Eight kid-friendly activities as well as lots of fascinating background information are included at the end of the book to supplement learning, both in the classroom and at home. Students are encouraged to do things like examine the shape of a kitchen tool to understand how it helps it do the job for which it was intended; put up a backyard bird feeder and keep track of the different types of birds that frequent it throughout the year and what they like to eat; research an organization that helps protect birds and determine what they can do to help; and draw a picture of a tool they would like to have that would help them do something they want to do.
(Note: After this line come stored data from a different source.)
==> config.mk <==
export PLATFORM = sky130hd
export DESIGN_NAME = pri_encoder_scan
export DESIGN_NICKNAME = d
export VERILOG_FILES = /design/src/rtl/pri_encoder_scan.sv
export SDC_FILE = /design/constraint.sdc
export NUM_CORES = 1
export LEC_CHECK = 0
export ABC_AREA = 1
export CAP_MARGIN = 10
export CORE_MARGIN = 5
export CORE_UTILIZATION = 54
export DETAILED_ROUTE_END_ITERATION = 8
export GPL_ROUTABILITY_DRIVEN = 0
export PLACE_DENSITY = 0.85
export SLEW_MARGIN = 10
export SYNTH_ARGS = -nofsm -noshare
export SYNTH_HDL_FRONTEND = slang
export SYNTH_SLANG_ARGS = --single-unit
==> constraint.sdc <==
create_clock -name Clock -period 4.7 [get_ports Clock]
set_input_delay 0.94 -clock Clock [delete_from_list [all_inputs] [get_ports Clock]]
set_output_delay 0.94 -clock Clock [all_outputs]
set_load 0.1 [all_outputs]
==> src/rtl/pri_encoder_scan.sv <==
// Sequential priority encoder: accepts a request word, then emits one beat per set bit, lowest index first.
// Optional popcount output out_cnt is built only when ENC_COUNT_EN is defined.
module pri_encoder_scan #(
    parameter int unsigned N = 16,
    parameter int unsigned W = 4
) (
    input  logic         Clock,
    input  logic         Resetn,
    input  logic         in_valid,
    output logic         in_ready,
    input  logic [N-1:0] in_req,
    output logic         out_valid,
    input  logic         out_ready,
    output logic [W-1:0] out_idx,
    output logic         out_last,
    output logic         out_none
`ifdef ENC_COUNT_EN
    ,
    output logic [W:0]   out_cnt
`endif
);

    typedef enum logic {
        IDLE = 1'b0,
        SCAN = 1'b1
    } state_t;

    state_t         r_state;
    state_t         w_state_nxt;
    logic [N-1:0]   r_pend;
    logic           r_zero;
    logic [W-1:0]   w_low;
    logic           w_one;
    logic           w_accept;
    logic           w_fire;
    logic           w_last;

    // Lowest set bit of the pending word; 0 when nothing is pending.
    always_comb begin
        w_low = '0;
        for (int unsigned i = N; i > 0; i--) begin
            if (r_pend[i-1]) begin
                w_low = W'(i - 1);
            end
        end
    end

    assign w_one    = (r_pend != '0) && ((r_pend & (r_pend - N'(1))) == '0);
    assign w_last   = r_zero || w_one;
    assign w_accept = (r_state == IDLE) && in_valid;
    assign w_fire   = (r_state == SCAN) && out_ready;

    always_ff @(posedge Clock or negedge Resetn) begin
        if (!Resetn) begin
            r_state <= IDLE;
        end else begin
            r_state <= w_state_nxt;
        end
    end

    always_comb begin
        w_state_nxt = r_state;
        case (r_state)
            IDLE: if (w_accept) w_state_nxt = SCAN;
            SCAN: if (w_fire && w_last) w_state_nxt = IDLE;
            default: w_state_nxt = IDLE;
        endcase
    end

    always_comb begin
        in_ready  = (r_state == IDLE);
        out_valid = (r_state == SCAN);
        out_idx   = (r_state == SCAN && !r_zero) ? w_low : '0;
        out_last  = (r_state == SCAN) && w_last;
        out_none  = (r_state == SCAN) && r_zero;
    end

    always_ff @(posedge Clock or negedge Resetn) begin
        if (!Resetn) begin
            r_pend <= '0;
            r_zero <= 1'b0;
        end else if (w_accept) begin
            r_pend <= in_req;
            r_zero <= (in_req == '0);
        end else if (w_fire) begin
            r_pend[w_low] <= 1'b0;
            if (w_last) begin
                r_zero <= 1'b0;
            end
        end
    end

`ifdef ENC_COUNT_EN
    logic [W:0] r_cnt;
    logic [W:0] w_pop;

    always_comb begin
        w_pop = '0;
        for (int unsigned i = 0; i < N; i++) begin
            w_pop = w_pop + (W+1)'(in_req[i]);
        end
    end

    always_ff @(posedge Clock or negedge Resetn) begin
        if (!Resetn) begin
            r_cnt <= '0;
        end else if (w_accept) begin
            r_cnt <= w_pop;
        end else if (w_fire && w_last) begin
            r_cnt <= '0;
        end
    end

    assign out_cnt = r_cnt;
`endif

endmodule
==> out/qor.txt <==
Status: finished clean
Syn_area_per_cell: 7.03 sq um
Period utilisation layout: 80.0%
Number of diodes: 0
Register area share after synthesis: 35.6%
Nets: 229
H-tree depth: 1
Delay-heaviest family, CP: buffers and inverters
Slew HR: 34.6%
Yosys warnings: 0
Cts hold-fix bufs: 0
CTS Root Cell: clkbuf_4
Largest net degree at the start of global routing: 27
Final min period: 3.76 ns
Leading area contributor after synthesis: dfrtp_1
Vias in the first global route: 1254
Drt pass-1 iters: 4
Crit path largest cell delay: 1.14 ns
Post-synth EDFFs: 0
Worst-Skew Late Latency: 0.29 ns
DR vias: 1391
Die ar.: 3410 sq um
First DRT Iteration DRCs: 73
Most Frequent Cell on Critical Path: nand2_1
Post-DP HPWL: 2580 microns
Initial Util: 56.7%
Worst clock skew: 0.00257 ns
Post-synthesis simple-gate area fraction: 35.5%
Critical path endpoint category: output port
Highest clock rate: 0.266 GHz
Final count of hold timing violations: 0
CTS tree: built
Chip height: 58.4 microns
Synth async-reset ratio: 100%
Xor/xnor share of the synthesized area: 0%
Multiplexer share of the synthesized area: 0%
Largest family of logic cells by synthesized area: simple AND/OR/NAND/NOR gates
Worst hold path type: register to register
Data required time of the worst path: 3.76 ns
Commonest non-fill, non-tap cell in the layout: nand2_1
CTS Buf Count: 3
Routed Wire Length: 3360 microns
Die width: 58.4 microns
Arrival time at the worst endpoint: 2.82 ns
Slowest CP cell: clkdlybuf4s50_1
Synth Area in Compound Gates: 19.6%
Mapped Area: 1270 sq um
Post-Synthesis Cells: 180
Post-synth top flop: dfrtp_1
Number of distinct library cells after synthesis: 33
Max Cap Viol: 0
Synth-to-layout area growth: 24.9%
Critical path launch point type: register
Final setup violation count: 0
Routed vias/inst: 5.92
Max Root-Sink Buffers: 2
Clock Pin Slew Worst Setup and Hold Paths: 0.10 ns
Adder-cell area share of the yosys netlist: 0%
Initial antenna violation count: 0
CTS resizes: 0
Yosys top cell area share: 35.6%
Most frequent cells in the layout: nand2_1 (50), clkdlybuf4s50_1 (26), inv_1 (24)
IO Pins: 28
Area contributors post-synth: dfrtp_1 (36%), nand2_1 (15%), inv_1 (7.1%)
DRC: 0
Core area: 2230 sq um
Max-slew violations: 0
Layout cells sized above 1: 11.1%
Port buffer count: 27
First-pass GRT wire length: 5500 microns
Synth Register Bits: 18
DR WL/cell: 14.3 microns
RSZ-0062 raised after global routing: no
Total GRT Usage: 20.7%
Antenna viol nets, final: 0
Total grt overflow: 0
Setup_tns: 0 ns
Clk sinks: 18
Syn_nets: 200
Max FO, Critical Path: 5
Ordered list of cells on the worst path: nor2_1 -> nand2_1 -> nand2_1 -> nand2_1 -> nand2_1 -> nand2_1 -> nand2_1 -> nand2_1 -> nand2_1 -> nand2_1 -> nand2_1 -> nand2_1 -> nand2_1 -> nand2_1 -> nor2_1 -> clkdlybuf4s50_1
Critical setup path kind: register to output port
Crit path buf inv count: 1
Worst-margin pin slew: 0.978 ns
Post-CTS setup buffers: 0
FP Rows: 17
[sequential cells by signal (all words and copies together), names as in the netlist]
name and cells:
out_valid 1, r_zero 1, r_pend 16
[logic make-up after synthesis]
kind of cell | count (synthesis)
simple gates | 97
compound gates | 34
buf+inv | 31
flops | 18
[through the flow]
stage	cells	cell area (sq um)	setup slack (ns)	util, %	hold WS [ns]
after global routing	235	1580	0.732	70.8	0.650
after CTS	235	1580	0.972	70.8	0.591
final	235	1580	0.941	70.8	0.590
after global placement	232	1560	1.36	69.8	0.572
after floorplan	180	1270	0.416	-	0.542
after detailed placement	232	1560	1.31	69.8	0.575
[synthesized netlist by cell type, types with 2 or more instances]
| library cell | number |
|---|---|
| nor2_2 | 6 |
| nor2_1 | 17 |
| a21oi_1 | 6 |
| nand4_1 | 6 |
| nor4_1 | 5 |
| o21ai_0 | 2 |
| nor2_4 | 2 |
| nand2_1 | 50 |
| buf_2 | 2 |
| o21ai_2 | 2 |
| nor3_1 | 2 |
| inv_2 | 3 |
| o211ai_1 | 7 |
| nand3_1 | 5 |
| inv_1 | 24 |
| nand2_2 | 2 |
| clkbuf_1 | 2 |
| dfrtp_1 | 18 |
| o311ai_0 | 5 |
[cell type report]
class	instances	area, sq um
sequential	18	450
timing repair buffer	28	275
multi-input combinational	131	697
inverter	27	101
tap	28	35.0
clock buffer	3	22.5
fill	188	652
[final timing paths]
check	start	end	slack (ns)	depth (start not counted)
max in group asynchronous	Resetn	r_pend[1]	3.08	1
min in group asynchronous	Resetn	r_pend[10]	1.11	1
max	r_pend[12]	out_idx[0]	0.94	16
min reg2reg	r_zero	out_valid	0.59	3
max reg2reg	out_valid	r_pend[14]	2.41	6
min	r_zero	out_valid	0.59	3
[per-layer routing]
metal / part of all wire (%) / routed length [microns] / GRT usage [%] / vias to the layer above
li1: - / - / - / 671
met1: 42 / 1400 / 27.0 / 657
met2: 49 / 1660 / 33.5 / 59
met3: 7.6 / 255 / 3.29 / 4
met4: 1.4 / 48 / 9.60 / 0
met5: 0 / 0 / 0 / -
[worst register-to-register path: cells and delay by family, from the launching register on]
family	cells	cell delay, ns
buffers and inverters	2	0.51
AO/OA/AOI/OAI	2	0.29
AND/OR/NAND/NOR	2	0.91
flip-flops	1	0.46
Power is not shown: default switching activity piles up to over one toggle a cycle in this logic, so the estimate is an artifact.
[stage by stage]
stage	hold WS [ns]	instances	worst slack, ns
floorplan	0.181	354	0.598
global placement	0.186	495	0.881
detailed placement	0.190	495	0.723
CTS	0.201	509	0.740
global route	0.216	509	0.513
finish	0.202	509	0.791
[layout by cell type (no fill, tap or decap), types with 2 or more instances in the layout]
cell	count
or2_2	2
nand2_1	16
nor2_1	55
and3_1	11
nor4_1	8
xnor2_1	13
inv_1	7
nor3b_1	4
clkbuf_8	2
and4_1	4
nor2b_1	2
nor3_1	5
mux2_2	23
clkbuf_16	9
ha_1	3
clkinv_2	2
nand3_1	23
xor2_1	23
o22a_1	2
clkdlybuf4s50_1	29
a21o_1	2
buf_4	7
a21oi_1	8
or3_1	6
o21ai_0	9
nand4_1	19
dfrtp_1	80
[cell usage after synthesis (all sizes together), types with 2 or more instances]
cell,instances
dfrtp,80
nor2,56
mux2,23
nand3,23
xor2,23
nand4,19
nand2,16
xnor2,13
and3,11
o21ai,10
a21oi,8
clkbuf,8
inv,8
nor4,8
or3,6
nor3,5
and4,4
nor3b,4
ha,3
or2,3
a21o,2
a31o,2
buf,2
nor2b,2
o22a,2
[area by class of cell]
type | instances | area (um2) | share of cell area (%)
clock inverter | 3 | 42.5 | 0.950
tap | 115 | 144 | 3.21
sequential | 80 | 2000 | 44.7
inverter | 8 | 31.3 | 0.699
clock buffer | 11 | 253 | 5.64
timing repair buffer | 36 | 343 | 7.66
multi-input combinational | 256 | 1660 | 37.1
[config.mk]
export PLATFORM = sky130hd
export DESIGN_NAME = seq_gen
export DESIGN_NICKNAME = d
export VERILOG_FILES = /design/src/rtl/seq_gen_pkg.sv /design/src/rtl/seq_bit_ctr.sv /design/src/rtl/seq_gen.sv
export SDC_FILE = /design/constraint.sdc
export NUM_CORES = 1
export LEC_CHECK = 0
export BUFFER_PORTS_ARGS = -buffer_cell sky130_fd_sc_hd__buf_4
export CORE_MARGIN = 2
export CORE_UTILIZATION = 51
export DETAILED_ROUTE_END_ITERATION = 8
export PLACE_DENSITY = 0.84
export SETUP_SLACK_MARGIN = 0.1
export SLEW_MARGIN = 30
export SYNTH_ARGS = -nofsm -noshare
export SYNTH_HDL_FRONTEND = slang
export SYNTH_HIERARCHICAL = 1
export SYNTH_SLANG_ARGS = --single-unit
[constraint.sdc]
create_clock -name clk -period 4.2 [get_ports clk]
set_input_delay 0.21 -clock clk [delete_from_list [all_inputs] [get_ports clk]]
set_output_delay 0.21 -clock clk [all_outputs]
set_load 0.03 [all_outputs]
[src/rtl/seq_gen_pkg.sv]
// rtl/seq_gen_pkg.sv - shared state encoding and default pattern for seq_gen and the pattern detectors
package seq_gen_pkg;

  localparam int          DEF_PAT_W = 4;
  localparam logic [3:0]  DEF_PAT   = 4'b1011;
  localparam int          DEF_CNT_W = 8;

  // PAR is only reachable with SEQ_GEN_PARITY_EN, but the encoding is fixed so detectors agree.
  typedef enum logic [1:0] {
    ST_IDLE  = 2'd0,
    ST_SHIFT = 2'd1,
    ST_PAR   = 2'd2,
    ST_DONE  = 2'd3
  } state_t;

endpackage

[src/rtl/seq_bit_ctr.sv]
// rtl/seq_bit_ctr.sv - bit-index and frame down-counters for seq_gen
module seq_bit_ctr #(
  parameter int PAT_W = 4,
  parameter int CNT_W = 8,
  parameter int IDX_W = 2
) (
  input  logic             clk,
  input  logic             rst_n,
  input  logic             load,
  input  logic [CNT_W-1:0] frames,
  input  logic             step,
  input  logic             next_frame,
  output logic [IDX_W-1:0] bit_idx,
  output logic             last_bit,
  output logic             last_frame
);

  logic [IDX_W-1:0] bit_q, bit_d;
  logic [CNT_W-1:0] frame_q, frame_d;

  // frame_q holds frames remaining after the one on the wire, so it never wraps.
  always_comb begin
    bit_d   = bit_q;
    frame_d = frame_q;
    if (load) begin
      bit_d   = IDX_W'(PAT_W - 1);
      frame_d = (frames == '0) ? '0 : frames - CNT_W'(1);
    end else if (next_frame) begin
      bit_d   = IDX_W'(PAT_W - 1);
      frame_d = frame_q - CNT_W'(1);
    end else if (step) begin
      bit_d   = bit_q - IDX_W'(1);
    end
  end

  always_ff @(posedge clk or negedge rst_n) begin
    if (!rst_n) begin
      bit_q   <= '0;
      frame_q <= '0;
    end else begin
      bit_q   <= bit_d;
      frame_q <= frame_d;
    end
  end

  assign bit_idx    = bit_q;
  assign last_bit   = (bit_q == '0);
  assign last_frame = (frame_q == '0);

endmodule

[src/rtl/seq_gen.sv]
// rtl/seq_gen.sv - serial pattern generator, MSB first, bursts of repeat_cnt frames
// Optional even-parity bit per frame when SEQ_GEN_PARITY_EN is defined.
module seq_gen
  import seq_gen_pkg::*;
#(
  parameter int               PAT_W = DEF_PAT_W,
  parameter logic [PAT_W-1:0] PAT   = DEF_PAT,
  parameter int               CNT_W = DEF_CNT_W
) (
  input  logic             clk,
  input  logic             rst_n,
  input  logic             start,
  input  logic             load_pat,
  input  logic [PAT_W-1:0] pat_in,
  input  logic [CNT_W-1:0] repeat_cnt,
  output logic             dout,
  output logic             dvalid,
  output logic             busy,
  output logic             done
);

  localparam int IDX_W = (PAT_W > 1) ? $clog2(PAT_W) : 1;

  state_t           state_q, state_d;
  logic [PAT_W-1:0] pat_q, pat_d;
  logic             dout_q, dout_d;
  logic             dvalid_q, dvalid_d;
  logic             busy_q, busy_d;
  logic             done_q, done_d;

  logic             ctr_load, ctr_step, ctr_next_frame;
  logic [IDX_W-1:0] bit_idx;
  logic             last_bit, last_frame;

  seq_bit_ctr #(.PAT_W(PAT_W), .CNT_W(CNT_W), .IDX_W(IDX_W)) u_ctr (
    .clk        (clk),
    .rst_n      (rst_n),
    .load       (ctr_load),
    .frames     (repeat_cnt),
    .step       (ctr_step),
    .next_frame (ctr_next_frame),
    .bit_idx    (bit_idx),
    .last_bit   (last_bit),
    .last_frame (last_frame)
  );

  // Outputs are computed for the next cycle so dout/dvalid line up with the state they describe.
  always_comb begin
    state_d        = state_q;
    pat_d          = pat_q;
    dout_d         = 1'b0;
    dvalid_d       = 1'b0;
    done_d         = 1'b0;
    ctr_load       = 1'b0;
    ctr_step       = 1'b0;
    ctr_next_frame = 1'b0;
    case (state_q)
      ST_IDLE: begin
        if (load_pat) pat_d = pat_in;
        if (start) begin
          ctr_load = 1'b1;
          if (repeat_cnt == '0) begin
            state_d = ST_DONE;
            done_d  = 1'b1;
          end else begin
            state_d  = ST_SHIFT;
            dvalid_d = 1'b1;
            dout_d   = pat_d[PAT_W-1];
          end
        end
      end
      ST_SHIFT: begin
        if (!last_bit) begin
          ctr_step = 1'b1;
          dvalid_d = 1'b1;
          dout_d   = pat_q[bit_idx - IDX_W'(1)];
        end
`ifdef SEQ_GEN_PARITY_EN
        else begin
          state_d  = ST_PAR;
          dvalid_d = 1'b1;
          dout_d   = ^pat_q;
        end
`else
        else if (!last_frame) begin
          ctr_next_frame = 1'b1;
          dvalid_d       = 1'b1;
          dout_d         = pat_q[PAT_W-1];
        end else begin
          state_d = ST_DONE;
          done_d  = 1'b1;
        end
`endif
      end
`ifdef SEQ_GEN_PARITY_EN
      ST_PAR: begin
        if (!last_frame) begin
          state_d        = ST_SHIFT;
          ctr_next_frame = 1'b1;
          dvalid_d       = 1'b1;
          dout_d         = pat_q[PAT_W-1];
        end else begin
          state_d = ST_DONE;
          done_d  = 1'b1;
        end
      end
`endif
      default: state_d = ST_IDLE;
    endcase
    busy_d = (state_d != ST_IDLE);
  end

  always_ff @(posedge clk or negedge rst_n) begin
    if (!rst_n) begin
      state_q  <= ST_IDLE;
      pat_q    <= PAT;
      dout_q   <= 1'b0;
      dvalid_q <= 1'b0;
      busy_q   <= 1'b0;
      done_q   <= 1'b0;
    end else begin
      state_q  <= state_d;
      pat_q    <= pat_d;
      dout_q   <= dout_d;
      dvalid_q <= dvalid_d;
      busy_q   <= busy_d;
      done_q   <= done_d;
    end
  end

  assign dout   = dout_q;
  assign dvalid = dvalid_q;
  assign busy   = busy_q;
  assign done   = done_q;

endmodule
Exemplary Evidence: Scientists and Their Data

Jessica Fries-Gaither uses rhymes in her latest NSTA Kids book, Exemplary Evidence: Scientists and Their Data, to get her young readers to think of science as puzzles to be solved. Illustrator Linda Olliver’s wonderful drawings help bring Fries-Gaither’s whimsical rhymes to life as well as help introduce readers to the work of a diverse group of scientists spanning history to present day. Students learn about the work of Maria Sibylla Merian, Carlos Juan Finlay, and Russell Stands-Over Bull, for example. They are also encouraged to extend their learning beyond the pages of this book by understanding how to collect their own data/find their own answers to how the world works using four easily understood steps.

Exemplary Evidence makes the collecting, organizing, comparing, sharing, interpreting, visualizing, analyzing, and mapping of data fun! In the words of Fries-Gaither:

“The importance of data is shown rather well
by the work of scientists—too many to tell!
Throughout all of history, data’s been key
In the making of every great discovery.”